菌株初筛：称取50 g含有AFB1花生粕，装入250 mL的三角瓶中，加入无菌水使得料液比为1∶1，200 r/min 摇床震荡20 min，然后置于37 ℃恒温培养箱培养48 h。取少许花生粕溶于无菌水中，梯度稀释后涂布在初筛培养基上，挑取平板上全部菌落，甘油管保存。

菌株复筛：将初筛分离得到的菌株24 h一级活化，12 h二级活化。经二级活化后的菌株以10%的接种量接种到复筛培养基中，37 ℃、200 r/min震荡培养48 h。10 000 r/min离心发酵液并取上清，检测AFB1含量，比较不同初筛菌株发酵前后AFB1降解率，挑选降解率高的菌株做固态发酵筛选。

1.2.2菌株固态发酵

将经过复筛的菌株24 h一级活化，12 h二级活化，以10%的接种量接种至料液比为1∶1的花生粕中，并置于37 ℃恒温培养箱中发酵60 h，提取发酵花生粕中的AFB1，检测发酵前后AFB1的降解率，选取降解率最高的菌株作为目标菌株。

1.2.3菌株的鉴定

(1)对菌株进行形态学特征鉴定

观察菌落形态，并根据表型特征及生理生化特征进行分析。

(2)16S rDNA序列分析进行菌株鉴定

参照基因组试剂盒(细菌)说明书进行菌株基因组的提取，使用通用引物进行PCR扩增，并交由上海生工生物工程有限公司测序，将测序结果在NCBI上进行序列比对。

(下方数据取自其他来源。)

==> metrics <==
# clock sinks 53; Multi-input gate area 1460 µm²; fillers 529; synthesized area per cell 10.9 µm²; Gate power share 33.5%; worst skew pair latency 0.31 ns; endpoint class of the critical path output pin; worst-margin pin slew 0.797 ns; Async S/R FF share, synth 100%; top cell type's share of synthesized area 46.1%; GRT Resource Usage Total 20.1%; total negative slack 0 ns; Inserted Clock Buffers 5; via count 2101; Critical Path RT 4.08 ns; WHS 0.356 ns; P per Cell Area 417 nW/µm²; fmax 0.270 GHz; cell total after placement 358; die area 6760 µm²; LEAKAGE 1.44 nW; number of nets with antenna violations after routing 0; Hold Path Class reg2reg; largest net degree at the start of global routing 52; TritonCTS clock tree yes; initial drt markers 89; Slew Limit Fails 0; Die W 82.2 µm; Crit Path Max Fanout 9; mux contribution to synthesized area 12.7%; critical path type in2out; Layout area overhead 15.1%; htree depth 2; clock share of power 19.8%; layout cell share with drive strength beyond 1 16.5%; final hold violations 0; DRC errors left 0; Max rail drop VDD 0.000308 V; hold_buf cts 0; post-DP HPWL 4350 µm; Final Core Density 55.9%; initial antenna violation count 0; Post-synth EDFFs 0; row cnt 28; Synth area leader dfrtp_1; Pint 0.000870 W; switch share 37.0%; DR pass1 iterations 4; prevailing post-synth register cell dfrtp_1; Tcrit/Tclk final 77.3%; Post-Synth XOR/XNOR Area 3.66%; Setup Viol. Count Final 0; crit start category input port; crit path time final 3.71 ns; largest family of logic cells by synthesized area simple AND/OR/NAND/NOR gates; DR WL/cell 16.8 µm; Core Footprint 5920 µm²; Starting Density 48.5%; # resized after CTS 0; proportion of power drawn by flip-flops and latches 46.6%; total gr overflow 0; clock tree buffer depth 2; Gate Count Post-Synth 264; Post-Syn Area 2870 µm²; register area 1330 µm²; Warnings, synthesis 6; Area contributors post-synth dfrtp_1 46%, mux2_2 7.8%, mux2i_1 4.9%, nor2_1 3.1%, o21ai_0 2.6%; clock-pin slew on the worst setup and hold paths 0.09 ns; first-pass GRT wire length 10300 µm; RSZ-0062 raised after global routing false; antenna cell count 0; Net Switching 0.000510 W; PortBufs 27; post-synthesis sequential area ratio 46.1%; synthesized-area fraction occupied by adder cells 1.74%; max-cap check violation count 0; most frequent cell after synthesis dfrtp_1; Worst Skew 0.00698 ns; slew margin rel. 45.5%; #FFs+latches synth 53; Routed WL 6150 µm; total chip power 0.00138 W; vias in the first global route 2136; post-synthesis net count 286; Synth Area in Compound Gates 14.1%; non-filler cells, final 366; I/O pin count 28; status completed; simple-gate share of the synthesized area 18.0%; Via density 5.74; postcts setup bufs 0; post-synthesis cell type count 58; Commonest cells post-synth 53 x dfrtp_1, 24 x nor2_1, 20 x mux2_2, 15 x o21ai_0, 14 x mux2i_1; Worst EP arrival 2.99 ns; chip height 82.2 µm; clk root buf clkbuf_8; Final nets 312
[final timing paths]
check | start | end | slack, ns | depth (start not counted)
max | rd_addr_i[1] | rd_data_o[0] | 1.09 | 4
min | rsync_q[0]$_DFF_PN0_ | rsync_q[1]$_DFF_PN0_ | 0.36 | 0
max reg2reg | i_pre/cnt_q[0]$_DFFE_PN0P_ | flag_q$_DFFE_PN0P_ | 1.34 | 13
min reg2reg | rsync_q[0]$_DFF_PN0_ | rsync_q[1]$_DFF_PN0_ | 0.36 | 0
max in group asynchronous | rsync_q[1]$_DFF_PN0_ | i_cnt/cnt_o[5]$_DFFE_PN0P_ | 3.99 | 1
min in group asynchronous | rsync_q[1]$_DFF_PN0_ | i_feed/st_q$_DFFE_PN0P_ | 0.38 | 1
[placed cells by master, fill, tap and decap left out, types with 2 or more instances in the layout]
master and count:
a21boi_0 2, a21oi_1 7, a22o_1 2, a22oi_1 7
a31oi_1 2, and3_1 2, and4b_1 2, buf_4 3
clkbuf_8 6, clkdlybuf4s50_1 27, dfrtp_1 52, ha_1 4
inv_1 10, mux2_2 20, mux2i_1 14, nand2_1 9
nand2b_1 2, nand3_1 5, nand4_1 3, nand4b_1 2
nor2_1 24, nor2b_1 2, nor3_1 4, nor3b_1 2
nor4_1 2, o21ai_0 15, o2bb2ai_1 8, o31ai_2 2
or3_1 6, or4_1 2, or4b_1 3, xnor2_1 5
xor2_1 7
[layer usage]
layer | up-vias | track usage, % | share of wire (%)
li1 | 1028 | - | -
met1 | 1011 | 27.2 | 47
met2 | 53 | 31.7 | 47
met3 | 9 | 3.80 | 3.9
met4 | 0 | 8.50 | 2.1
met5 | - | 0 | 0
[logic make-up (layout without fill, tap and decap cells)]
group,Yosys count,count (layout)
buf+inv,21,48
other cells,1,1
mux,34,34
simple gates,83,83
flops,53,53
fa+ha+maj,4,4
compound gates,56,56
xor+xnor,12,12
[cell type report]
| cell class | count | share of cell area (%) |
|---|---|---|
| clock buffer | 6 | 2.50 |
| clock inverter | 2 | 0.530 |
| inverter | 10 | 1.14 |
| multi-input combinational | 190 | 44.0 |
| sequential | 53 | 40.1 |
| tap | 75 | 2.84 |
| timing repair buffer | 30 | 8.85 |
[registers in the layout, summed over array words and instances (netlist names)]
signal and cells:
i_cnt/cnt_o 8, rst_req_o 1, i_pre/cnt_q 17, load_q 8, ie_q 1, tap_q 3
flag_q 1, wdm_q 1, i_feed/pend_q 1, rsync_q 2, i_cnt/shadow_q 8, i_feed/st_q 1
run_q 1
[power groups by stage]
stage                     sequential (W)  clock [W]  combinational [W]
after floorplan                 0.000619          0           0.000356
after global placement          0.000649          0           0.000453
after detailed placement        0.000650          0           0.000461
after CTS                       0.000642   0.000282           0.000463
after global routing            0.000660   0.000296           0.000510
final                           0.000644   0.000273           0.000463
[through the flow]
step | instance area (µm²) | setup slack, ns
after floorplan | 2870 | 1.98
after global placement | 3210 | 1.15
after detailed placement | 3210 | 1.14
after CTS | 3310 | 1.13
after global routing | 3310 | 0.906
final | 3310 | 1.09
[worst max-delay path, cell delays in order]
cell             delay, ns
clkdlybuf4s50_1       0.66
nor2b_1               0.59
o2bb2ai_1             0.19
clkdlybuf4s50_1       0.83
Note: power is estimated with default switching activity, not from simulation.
[src/rtl/cfg_serial_slave.sv]
module cfg_serial_slave
  import cfgs_pkg::*;
#(
  parameter int unsigned NREG   = CFG_NREG,
  parameter int unsigned BW     = CFG_BW,
  parameter int unsigned SKIP0  = CFG_SKIP0,
  parameter int unsigned STAGES = 2,
  localparam int unsigned RW    = $clog2(NREG),
  localparam int unsigned BIW   = $clog2(BW)
) (
  input  logic             clk,
  input  logic             rst,
  input  logic             proc_mode_n,
  input  logic             ser_clk,
  input  logic             ser_dat,
  output logic [NREG*BW-1:0] cfg_regs,
  output logic             cfg_ready
);
  logic           dat_s, rise, step, byte_done, done;
  logic [RW-1:0]  reg_idx;
  logic [BIW-1:0] bit_idx;
  logic [BW-1:0]  shreg;
  logic [BW-1:0]  new_byte;
  logic [BW-1:0]  rf [NREG];

  cfgs_sync #(.STAGES(STAGES)) u_sync (
    .clk(clk), .rst(rst), .sclk_a(ser_clk), .sdat_a(ser_dat),
    .sdat_s(dat_s), .sclk_rise(rise)
  );

  assign step = rise & ~proc_mode_n;

  cfgs_frame_ctr #(.NREG(NREG), .BW(BW), .SKIP0(SKIP0)) u_ctr (
    .clk(clk), .rst(rst), .step(step), .reg_idx(reg_idx),
    .bit_idx(bit_idx), .byte_done(byte_done), .done(done)
  );

  assign new_byte = {shreg[BW-2:0], dat_s};

  always_ff @(posedge clk) begin
    if (rst) shreg <= '0;
    else if (step && !done) shreg <= new_byte;
  end

  always_ff @(posedge clk) begin
    if (rst) begin
      for (int i = 0; i < NREG; i++) rf[i] <= '0;
    end else if (byte_done) begin
      rf[reg_idx] <= new_byte;
    end
  end

  generate
    for (genvar g = 0; g < NREG; g++) begin : g_out
      assign cfg_regs[g*BW +: BW] = rf[g];
    end
  endgenerate

  always_ff @(posedge clk) begin
    if (rst) cfg_ready <= 1'b0;
    else     cfg_ready <= done;
  end


  ready_sticky_chk: assert property (@(posedge clk) disable iff (rst)
    cfg_ready |=> cfg_ready);

  idle_mode_chk: assert property (@(posedge clk) disable iff (rst)
    proc_mode_n |=> $stable(cfg_regs));

  reg0_top_zero_chk: assert property (@(posedge clk) disable iff (rst)
    !cfg_regs[BW-1]);
endmodule

[config.mk]
export PLATFORM = sky130hd
export DESIGN_NAME = cfg_serial_slave
export DESIGN_NICKNAME = d
export VERILOG_FILES = /design/src/rtl/cfgs_pkg.sv /design/src/rtl/cfgs_sync.sv /design/src/rtl/cfgs_frame_ctr.sv /design/src/rtl/cfg_serial_slave.sv
export SDC_FILE = /design/constraint.sdc
export NUM_CORES = 1
export LEC_CHECK = 0
export ABC_AREA = 1
export ABC_CLOCK_PERIOD_IN_PS = 2500
export BUFFER_PORTS_ARGS = -buffer_cell sky130_fd_sc_hd__buf_2
export CORE_MARGIN = 10
export CORE_UTILIZATION = 45
export CTS_BUF_LIST = sky130_fd_sc_hd__clkbuf_8
export DETAILED_ROUTE_END_ITERATION = 8
export MAX_ROUTING_LAYER = met4
export PLACE_DENSITY = 0.75
export REMOVE_ABC_BUFFERS = 1
export SLEW_MARGIN = 10
export SYNTH_ARGS = -nofsm -noshare
export SYNTH_HDL_FRONTEND = slang
export SYNTH_SLANG_ARGS = --single-unit
[constraint.sdc]
create_clock -name clk -period 2.5 [get_ports clk]
set_input_delay 0.375 -clock clk [delete_from_list [all_inputs] [get_ports clk]]
set_output_delay 0.375 -clock clk [all_outputs]
set_load 0.1 [all_outputs]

并将比对后的数据进行基因系统进化树的构建和基因系统进化关系分析[5]。

1.2.4AFB1降解菌株在花生粕发酵酶解偶联工艺中的应用

花生粕经粉碎、灭菌(100 ℃、1 min)后，分别添加0.1%的纤维素酶和木聚糖酶，按5%接种量接种AFB1降解菌和乳酸片球菌，同时调节水分至45%±1%，输送至发酵床，发酵料层高50 cm，配备通气和加热装置，37 ℃好氧发酵60 h，发酵完成后输送至低温沸腾烘干机，经烘干、粉碎后，打包为成品。发酵酶解偶联工艺具体流程如图1所示。

图1 花生粕发酵酶解偶联工艺流程图

1.2.5AFB1含量的测定

AFB1含量的测定：参照《饲料中黄曲霉毒素B1的测定 高效液相色谱法》GB/T 36858—2018执行。

2 结果与讨论

2.1 菌株的筛选

观察培养基上菌落的生长情况，对平板上长势较好的12株菌落进行编号，分别为Y-1至Y-12，获得初筛菌株。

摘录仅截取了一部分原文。